Effect of lymphocytes
There was no statistically significant difference in the degree of postoperative lymphopenia in the globulin-treated as opposed to the 3 retrospective control series.
Toxicity
Pain and tenderness at the injection sites and fever were observed in virtually every case. Four of the 20 patients have had anaphylactic reactions which lasted for only a few minutes; in 2 of these cases, injections were continued for an additional month or longer. Increases in precipitin titers and antisheep red cell titers eventually occurred in every patient, but tended to regress either spontaneously or with the addition of steroids.
The homograft biopsies from the first 8 cases are fully described elsewhere (11). None were completely normal, but there was evidence of permanent damage in only one case where narrowing of several interlobular arteries was found.
A portion of each of the biopsies was examined by Drs. Beatrice C. Seegal and Konrad C. Hsu of Columbia University, New York, and by Dr. Giuseppe A. Andres of the University of Rome, Italy, using fluorescein-labeled and ferritin-conjugated antihorse protein antibodies to detect the presence or absence of equine protein in these kidneys.

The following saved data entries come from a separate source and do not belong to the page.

--- src/common/pelr_pkg.sv ---
// Package with the register map, field layout and carrier types of the protocol log block.
package pelr_pkg;
    // Shared-memory word addresses of the log areas and log-option words.
    localparam logic [15:0] LOG_BASE_ONE = 16'h4102;
    localparam logic [15:0] LOG_BASE_TWO = 16'h4802;
    localparam logic [15:0] LOG_AREA_WORDS = 16'h0600;
    localparam logic [15:0] LOG_STRIDE = 16'h0030;
    localparam logic [15:0] OPT_ADDR_ONE = 16'h40e2;
    localparam logic [15:0] OPT_ADDR_TWO = 16'h40f2;
    // Block-local control and status words.
    localparam logic [15:0] PSET_ADDR_ONE = 16'h4f00;
    localparam logic [15:0] PSET_ADDR_TWO = 16'h4f01;
    localparam logic [15:0] READY_ADDR = 16'h4f02;
    localparam logic [15:0] XSTAT_ADDR = 16'h4f03;
    localparam logic [15:0] ERR_ADDR = 16'h4f04;
    localparam logic [15:0] CANCEL_ADDR = 16'h4f05;
    localparam logic [15:0] COUNT_ADDR_ONE = 16'h4f06;
    localparam logic [15:0] COUNT_ADDR_TWO = 16'h4f07;
    localparam logic [15:0] IRQ_STAT_ADDR = 16'h4f08;
    localparam logic [15:0] IRQ_MASK_ADDR = 16'h4f09;
    // Field positions and values.
    localparam int OPT_ALL_BIT = 0;
    localparam logic [3:0] PSET_PREDEF = 4'h9;
    localparam int LOG_DEPTH = 32;
    localparam logic [5:0] LOG_FULL = 6'h20;
    localparam logic [15:0] RESET_WORD = 16'h0000;
    // Interrupt status bits.
    localparam int IRQ_DONE_ONE = 0;
    localparam int IRQ_DONE_TWO = 1;
    localparam int IRQ_FAIL = 2;
    localparam int IRQ_REJECT = 3;
    localparam int IRQ_BITS = 4;
    // Per-channel execution status codes.
    typedef enum logic [1:0] {PELR_IDLE, PELR_RUN, PELR_OK, PELR_FAIL} pelr_xstat_t;
    // Execute command from the sequencer side.
    typedef struct packed {
        logic valid;
        logic ch;
        logic functional;
        logic [7:0] proto;
    } pelr_cmd_t;
    // Completion report from the protocol engine.
    typedef struct packed {
        logic valid;
        logic ch;
        logic fail;
        logic cancel;
        logic [15:0] err;
    } pelr_done_t;
endpackage : pelr_pkg

--- src/core/pelr_core.sv ---
// Protocol execution log store, status words and ready gating for two serial channels.
//
// Behaviour
// - Keep up to 32 execution log entries per channel, all readable.
// - A new entry after 32 held overwrites the oldest one.
// - Channel one logs start at word 4102h, channel two at 4802h.
// - Error-only option records only executions that failed.
// - All-logs option records every execution, success or failure.
// - Writable log-option word per channel at 40E2h and 40F2h.
// - Option change applies only when the next execute command is accepted.
// - Non-functional protocol executions run only while the ready flag is high.
// - With ready low, functional protocol commands still run; others are refused.
// - Ready is high only while some channel selects predefined protocol mode.
// - Keep a readable count of protocol executions.
// - Expose the most recent protocol fault code.
// - Expose cancel status and current execution status.
// - No modem communication on a channel in predefined protocol mode.
// - Ready drops during stored-data verification, returns only on success.
//
// The strobed register port was chosen for this implementation.
`timescale 1ns/10ps
module pelr_core (
    input wire logic i_core_clk,
    input wire logic i_rst_n,
    input wire logic [15:0] i_addr,
    input wire logic [15:0] i_wdata,
    input wire logic i_wr,
    input wire logic i_rd,
    output logic [15:0] o_rdata,
    input wire pelr_pkg::pelr_cmd_t i_cmd,
    input wire pelr_pkg::pelr_done_t i_done,
    input wire logic i_verify_start,
    input wire logic i_verify_end,
    input wire logic i_verify_ok,
    output logic o_exec_start,
    output logic o_exec_reject,
    output logic o_ready,
    output logic [1:0] o_modem_en,
    output logic o_irq
);

    ////////////////////////////////////////////////////////////////////////////
    // Register state.
    logic [15:0] opt_ff [2];
    logic [3:0] pset_ff [2];
    logic [1:0] opt_act_ff;
    logic [4:0] wptr_ff [2];
    logic [5:0] held_ff [2];
    logic [15:0] count_ff [2];
    logic [15:0] log_w0_ff [2][pelr_pkg::LOG_DEPTH];
    logic [15:0] log_w1_ff [2][pelr_pkg::LOG_DEPTH];
    pelr_pkg::pelr_xstat_t xstat_ff [2];
    logic [1:0] cancel_ff;
    logic [15:0] err_ff;
    logic [7:0] proto_ff [2];
    logic verifying_ff;
    logic verify_ok_ff;
    logic ready_ff;
    logic [pelr_pkg::IRQ_BITS-1:0] irq_stat_ff;
    logic [pelr_pkg::IRQ_BITS-1:0] irq_mask_ff;
    logic [15:0] rdata_ff;
    logic [15:0] nxt_rdata;
    logic [1:0] predef;
    logic accept;
    logic reject;
    logic [1:0] log_we;

    ////////////////////////////////////////////////////////////////////////////
    // Command gating. A functional command passes even while ready is low.
    assign accept = i_cmd.valid && (ready_ff || i_cmd.functional);
    assign reject = i_cmd.valid && !accept;
    assign o_exec_start = accept;
    assign o_exec_reject = reject;
    assign o_ready = ready_ff;
    assign o_rdata = rdata_ff;
    assign o_irq = |(irq_stat_ff & irq_mask_ff);

    ////////////////////////////////////////////////////////////////////////////
    // Verification of stored protocol settings holds ready low until it passes.
    // The ok flag starts high because unwritten settings count as normal.
    always_ff @(posedge i_core_clk) begin
        if (!i_rst_n) begin
            verifying_ff <= 1'b0;
            verify_ok_ff <= 1'b1;
        end else if (i_verify_start) begin
            verifying_ff <= 1'b1;
            verify_ok_ff <= 1'b0;
        end else if (i_verify_end && verifying_ff) begin
            verifying_ff <= 1'b0;
            verify_ok_ff <= i_verify_ok;
        end
    end

    // Ready follows the mode settings and the verification result.
    always_ff @(posedge i_core_clk) begin
        if (!i_rst_n) begin
            ready_ff <= 1'b0;
        end else begin
            ready_ff <= (|predef) && verify_ok_ff && !verifying_ff && !i_verify_start;
        end
    end

    ////////////////////////////////////////////////////////////////////////////
    // Per-channel settings, log store and counters.
    genvar ch;
    generate
        for (ch = 0; ch < 2; ch = ch + 1) begin : g_ch
            logic [15:0] opt_addr;
            logic [15:0] pset_addr;
            logic is_cmd;
            logic is_done;
            assign opt_addr = (ch == 0) ? pelr_pkg::OPT_ADDR_ONE : pelr_pkg::OPT_ADDR_TWO;
            assign pset_addr = (ch == 0) ? pelr_pkg::PSET_ADDR_ONE : pelr_pkg::PSET_ADDR_TWO;
            assign is_cmd = accept && (i_cmd.ch == 1'(ch));
            assign is_done = i_done.valid && (i_done.ch == 1'(ch));
            assign predef[ch] = (pset_ff[ch] == pelr_pkg::PSET_PREDEF);
            assign o_modem_en[ch] = !predef[ch];
            // Error-only mode logs failures; all-logs mode logs everything.
            assign log_we[ch] = is_done && (opt_act_ff[ch] || i_done.fail);

            // Software words: option and protocol setting.
            always_ff @(posedge i_core_clk) begin
                if (!i_rst_n) begin
                    opt_ff[ch] <= pelr_pkg::RESET_WORD;
                    pset_ff[ch] <= 4'h0;
                end else if (i_wr && i_addr == opt_addr) begin
                    opt_ff[ch] <= i_wdata;
                end else if (i_wr && i_addr == pset_addr) begin
                    pset_ff[ch] <= i_wdata[3:0];
                end
            end

            // The working option is copied only at command acceptance, so a
            // write mid-execution cannot split one execution's logging policy.
            always_ff @(posedge i_core_clk) begin
                if (!i_rst_n) begin
                    opt_act_ff[ch] <= 1'b0;
                    proto_ff[ch] <= 8'h00;
                end else if (is_cmd) begin
                    opt_act_ff[ch] <= opt_ff[ch][pelr_pkg::OPT_ALL_BIT];
                    proto_ff[ch] <= i_cmd.proto;
                end
            end

            // Circular pointer; wraps over the oldest entry once 32 are held.
            always_ff @(posedge i_core_clk) begin
                if (!i_rst_n) begin
                    wptr_ff[ch] <= 5'h00;
                    held_ff[ch] <= 6'h00;
                end else if (log_we[ch]) begin
                    wptr_ff[ch] <= wptr_ff[ch] + 5'h01;
                    if (held_ff[ch] != pelr_pkg::LOG_FULL) begin
                        held_ff[ch] <= held_ff[ch] + 6'h01;
                    end
                end
            end

            // Entry words: flags with protocol number, then the fault code.
            always_ff @(posedge i_core_clk) begin
                if (log_we[ch]) begin
                    log_w0_ff[ch][wptr_ff[ch]] <= {i_done.fail, i_done.cancel, 6'h00, proto_ff[ch]};
                    log_w1_ff[ch][wptr_ff[ch]] <= i_done.err;
                end
            end

            // Execution count, status and cancel flag.
            always_ff @(posedge i_core_clk) begin
                if (!i_rst_n) begin
                    count_ff[ch] <= 16'h0000;
                    xstat_ff[ch] <= pelr_pkg::PELR_IDLE;
                    cancel_ff[ch] <= 1'b0;
                end else if (is_done) begin
                    count_ff[ch] <= count_ff[ch] + 16'h0001;
                    xstat_ff[ch] <= i_done.fail ? pelr_pkg::PELR_FAIL : pelr_pkg::PELR_OK;
                    cancel_ff[ch] <= i_done.cancel;
                end else if (is_cmd) begin
                    xstat_ff[ch] <= pelr_pkg::PELR_RUN;
                    cancel_ff[ch] <= 1'b0;
                end
            end
        end
    endgenerate

    // Most recent fault code of either channel.
    always_ff @(posedge i_core_clk) begin
        if (!i_rst_n) begin
            err_ff <= 16'h0000;
        end else if (i_done.valid && i_done.fail) begin
            err_ff <= i_done.err;
        end
    end

    ////////////////////////////////////////////////////////////////////////////
    // Interrupt status: write one to clear, a same-cycle event wins the clear.
    logic [pelr_pkg::IRQ_BITS-1:0] irq_set;
    logic [pelr_pkg::IRQ_BITS-1:0] irq_clr;
    assign irq_set[pelr_pkg::IRQ_DONE_ONE] = i_done.valid && !i_done.ch;
    assign irq_set[pelr_pkg::IRQ_DONE_TWO] = i_done.valid && i_done.ch;
    assign irq_set[pelr_pkg::IRQ_FAIL] = i_done.valid && i_done.fail;
    assign irq_set[pelr_pkg::IRQ_REJECT] = reject;
    assign irq_clr = (i_wr && i_addr == pelr_pkg::IRQ_STAT_ADDR) ? i_wdata[pelr_pkg::IRQ_BITS-1:0] : 4'h0;

    always_ff @(posedge i_core_clk) begin
        if (!i_rst_n) begin
            irq_stat_ff <= 4'h0;
        end else begin
            irq_stat_ff <= (irq_stat_ff & ~irq_clr) | irq_set;
        end
    end

    // Interrupt mask.
    always_ff @(posedge i_core_clk) begin
        if (!i_rst_n) begin
            irq_mask_ff <= 4'h0;
        end else if (i_wr && i_addr == pelr_pkg::IRQ_MASK_ADDR) begin
            irq_mask_ff <= i_wdata[pelr_pkg::IRQ_BITS-1:0];
        end
    end

    ////////////////////////////////////////////////////////////////////////////
    // Read decode. Log words past the two stored per entry read as zero,
    // which keeps the store small while the full area stays addressable.
    logic [15:0] off1;
    logic [15:0] off2;
    logic [15:0] loff;
    logic lch;
    logic [4:0] lidx;
    logic [15:0] lwd;
    assign off1 = i_addr - pelr_pkg::LOG_BASE_ONE;
    assign off2 = i_addr - pelr_pkg::LOG_BASE_TWO;
    assign lch = (i_addr >= pelr_pkg::LOG_BASE_TWO);
    assign loff = lch ? off2 : off1;
    assign lidx = 5'(loff / pelr_pkg::LOG_STRIDE);
    assign lwd = loff % pelr_pkg::LOG_STRIDE;

    always_comb begin
        nxt_rdata = 16'h0000;
        if (i_addr >= pelr_pkg::LOG_BASE_ONE && off1 < pelr_pkg::LOG_AREA_WORDS
            || i_addr >= pelr_pkg::LOG_BASE_TWO && off2 < pelr_pkg::LOG_AREA_WORDS) begin
            if (lwd == 16'h0000) begin
                nxt_rdata = log_w0_ff[lch][lidx];
            end else if (lwd == 16'h0001) begin
                nxt_rdata = log_w1_ff[lch][lidx];
            end
        end else if (i_addr == pelr_pkg::OPT_ADDR_ONE) begin
            nxt_rdata = opt_ff[0];
        end else if (i_addr == pelr_pkg::OPT_ADDR_TWO) begin
            nxt_rdata = opt_ff[1];
        end else if (i_addr == pelr_pkg::PSET_ADDR_ONE) begin
            nxt_rdata = {12'h000, pset_ff[0]};
        end else if (i_addr == pelr_pkg::PSET_ADDR_TWO) begin
            nxt_rdata = {12'h000, pset_ff[1]};
        end else if (i_addr == pelr_pkg::READY_ADDR) begin
            nxt_rdata = {13'h0000, verify_ok_ff, verifying_ff, ready_ff};
        end else if (i_addr == pelr_pkg::XSTAT_ADDR) begin
            nxt_rdata = {4'h0, held_ff[1][5:4], xstat_ff[1], 6'h00, xstat_ff[0]};
        end else if (i_addr == pelr_pkg::ERR_ADDR) begin
            nxt_rdata = err_ff;
        end else if (i_addr == pelr_pkg::CANCEL_ADDR) begin
            nxt_rdata = {14'h0000, cancel_ff};
        end else if (i_addr == pelr_pkg::COUNT_ADDR_ONE) begin
            nxt_rdata = count_ff[0];
        end else if (i_addr == pelr_pkg::COUNT_ADDR_TWO) begin
            nxt_rdata = count_ff[1];
        end else if (i_addr == pelr_pkg::IRQ_STAT_ADDR) begin
            nxt_rdata = {12'h000, irq_stat_ff};
        end else if (i_addr == pelr_pkg::IRQ_MASK_ADDR) begin
            nxt_rdata = {12'h000, irq_mask_ff};
        end
    end

    // Read data stands only in the cycle after the strobe.
    always_ff @(posedge i_core_clk) begin
        if (!i_rst_n) begin
            rdata_ff <= 16'h0000;
        end else begin
            rdata_ff <= i_rd ? nxt_rdata : 16'h0000;
        end
    end
endmodule : pelr_core

--- config.mk ---
export PLATFORM = sky130hd
export DESIGN_NAME = pelr_core
export DESIGN_NICKNAME = d
export VERILOG_FILES = /design/src/common/pelr_pkg.sv /design/src/core/pelr_core.sv
export SDC_FILE = /design/constraint.sdc
export NUM_CORES = 2
export LEC_CHECK = 0
export ABC_AREA = 0
export BUFFER_PORTS_ARGS = -buffer_cell sky130_fd_sc_hd__buf_2
export CAP_MARGIN = 30
export CORE_UTILIZATION = 50
export DETAILED_ROUTE_END_ITERATION = 8
export PLACE_DENSITY_LB_ADDON = 0.15
export SLEW_MARGIN = 20
export SYNTH_ARGS = -nofsm -noshare
export SYNTH_HDL_FRONTEND = slang
export SYNTH_SLANG_ARGS = --single-unit
export TNS_END_PERCENT = 1
--- constraint.sdc ---
create_clock -name i_core_clk -period 7.6 [get_ports i_core_clk]
set_clock_uncertainty 0.05 [all_clocks]
set_input_delay 0.76 -clock i_core_clk [delete_from_list [all_inputs] [get_ports i_core_clk]]
set_output_delay 0.76 -clock i_core_clk [all_outputs]
set_load 0.03 [all_outputs]
[Word-level counts from Yosys, hierarchy flattened]
Memory sizes are Yosys's and may differ from the RTL's.
Cells that the tools add are included.
Operators by class
  $add $sub $neg: 8
  multiply operators: 0
  divide/modulo/power cells: 2
  order comparisons: 9
  equal/unequal tests: 17
  shifts and indexed selects: 0
  multiplexer cells: 107
  bitwise operators: 25
  reductions and logical operators: 43
Operators with widths (count)
  2-to-1 mux 512 bit: 4
  2-to-1 mux 320 bit: 2
  OR reduction 512 bit: 1
  2-to-1 mux 16 bit: 24
  OR reduction 320 bit: 1
  equality test 16 x 15 -> 1 bit (second input constant): 12
  binary-select mux 16 bit (select 5 bit): 2
  demux 16 bit (select 5 bit): 2
  2-to-1 mux 1 bit: 58
  adder 16 x 1 -> 16 bit (second input constant): 2
  greater-or-equal comparator 16 x 15 -> 1 bit (second input constant): 2
  less-than comparator 16 x 11 -> 1 bit (second input constant): 2
  subtractor 16 x 15 -> 16 bit (second input constant): 2
  logical AND 1 bit: 24
  2-to-1 mux 4 bit: 5
  greater-or-equal comparator 6 bit (second input constant): 3
  NOT 5 -> 6 bit: 3
  divider 16 x 6 -> 16 bit (second input constant): 1
  equality test 16 x 1 -> 1 bit (second input constant): 1
  zero test 16 bit: 1
  remainder unit 16 x 6 -> 16 bit (second input constant): 1
  2-to-1 mux 8 bit: 2
  OR 1 bit: 16
  adder 6 x 1 -> 6 bit (second input constant): 2
  17 further kinds: 38
Word-level totals
  bits in registers: 47
  bits in latches: 0
  bits in writable memories: 1778
  ROM bits: 0
  input port bits: 70
  output and inout port bits: 22
  word-level logic and storage cells: 231
  memories: 9
Memories
  log_w1_ff: depth 2, bits a word 512, rd ports 1, clocked after memory_dff 0, write ports 1, line pelr_core.sv:51  | logic [15:0] log_w1_ff [2][pelr_pkg::LOG_DEPTH];
  log_w0_ff: depth 2, bits a word 320, rd ports 1, clocked after memory_dff 0, write ports 1, line pelr_core.sv:50  | logic [15:0] log_w0_ff [2][pelr_pkg::LOG_DEPTH];
  count_ff: depth 2, bits a word 16, rd ports 2, clocked after memory_dff 0, write ports 2, line pelr_core.sv:49  | logic [15:0] count_ff [2];
  opt_ff: depth 2, bits a word 16, rd ports 2, clocked after memory_dff 0, write ports 2, line pelr_core.sv:44  | logic [15:0] opt_ff [2];
  proto_ff: depth 2, bits a word 8, rd ports 2, clocked after memory_dff 0, write ports 2, line pelr_core.sv:55  | logic [7:0] proto_ff [2];
  held_ff: depth 2, bits a word 6, rd ports 2, clocked after memory_dff 0, write ports 2, line pelr_core.sv:48  | logic [5:0] held_ff [2];
  3 more memories

[Depth between registers and ports, before layout]
  word-level depth: 14
  mapped depth: 29
  gate-level depth less buffers: 20

[Worst setup path after synthesis]
OpenSTA, ideal clock, no wires.
  path kind: input port to flip-flop
  start: input port i_addr[2]
  end: register rdata_ff[2], in the netlist o_rdata[2]
  setup time: 127 ps
  data arrival time: 6093 ps
  data required time: 7423 ps
  path slack: 1330 ps
  stages on the path: 26
  buffers on the path: 7
  cells stage by stage: buf_2 -> inv_1 -> ha_1 -> or3b_1 -> buf_2 -> o311a_1 -> a311oi_1 -> nand3_1 -> nand2_2 -> o32ai_1 -> or4_1 -> buf_2 -> and3_1 -> a2111o_1 -> o32a_1 -> o2111ai_4 -> nand3_2 -> buf_6 -> buf_6 -> buf_4 -> buf_4 -> mux4_2 -> a211oi_1 -> o211ai_1 -> o2111ai_1 -> a31oi_1
On the way
  longest elaborated chain between the ends: 14
  elaborated cells on any way between the ends: 50
  those cells by class: add/sub: 2; div: 2; order compare: 4; eq/ne: 13; mux: 22; bitwise: 1; reduce/logical: 4; memory: 2
RTL lines
  start, declared: line pelr_core.sv:25  | input wire logic [15:0] i_addr,
  branches (longest 13 deep; another with subtractor 16 x 15 -> 16 bit)
  2-to-1 mux 16 bit (*): line pelr_core.sv:238  | if (i_addr >= pelr_pkg::LOG_BASE_ONE && off1 < pelr_pkg::LOG_AREA_WORDS
  end signal, assigned: line pelr_core.sv:277  | rdata_ff <= i_rd ? nxt_rdata : 16'h0000;
  end, declared: line pelr_core.sv:61  | logic [15:0] rdata_ff;
Mark *: on every way between the ends. The select of a mux whose other input is x is not followed.
A chain may end at the register's enable or synchronous reset.

[Worst setup path in the final report]
  start: input port i_addr[2]
  end: register rdata_ff[7], in the netlist o_rdata[7]
On the way
  longest elaborated chain between the ends: 12
  elaborated cells on any way between the ends: 46
  those cells by class: add/sub: 2; div: 2; order compare: 4; eq/ne: 11; mux: 20; bitwise: 1; reduce/logical: 4; memory: 2
RTL lines (line)
  branches (longest 11 deep; another with subtractor 16 x 15 -> 16 bit)
  2-to-1 mux 16 bit (*): pelr_core.sv:238
Marked as above.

None was found.
DISCUSSION
Experience with these cases has been distinctly encouraging in 2 respects. First, the early course after human renal homotransplantation seems to have been improved by the addition of ALG to the therapeutic protocol. There has only been 1 death in the 20 cases, and that fatality followed a serious technical accident. Renal function has been as good as in any comparable group of patients previously treated in Denver, and in the cases with the longest follow-up it is distinctly better. These results have been obtained with smaller quantities of standard immunosuppressive agents, particularly of prednisone.
Secondly, the use of ALG has been possible without prohibitive morbidity. Anaphylactic reactions were seen in 20% of the patients but these were relatively minor, and in 2 of the 4 cases a number of subsequent injections were given. Two other feared immunologic reactions, each with a distinctive immunologic mechanism, would have been detectable in the homograft biopsies since both cause intrarenal deposits of heterologous protein which can be identified for many months afterwards with specific labeled-antibody techniques (2, 9). However, there was no evidence either that the ALG antibodies had reacted directly with the renal tissue (Masugi nephritis) or that these kidneys were the passive receptacles of soluble antigen-antibody complexes (serum sickness nephritis).
Footnotes
Aided by Grants AM 06283, AM 06344, HE 07735, AM 07772, AI 04152, FR 00051 and FR 00069 from the United States Public Health Service, and by a grant from the Medical Research Council of Great Britain.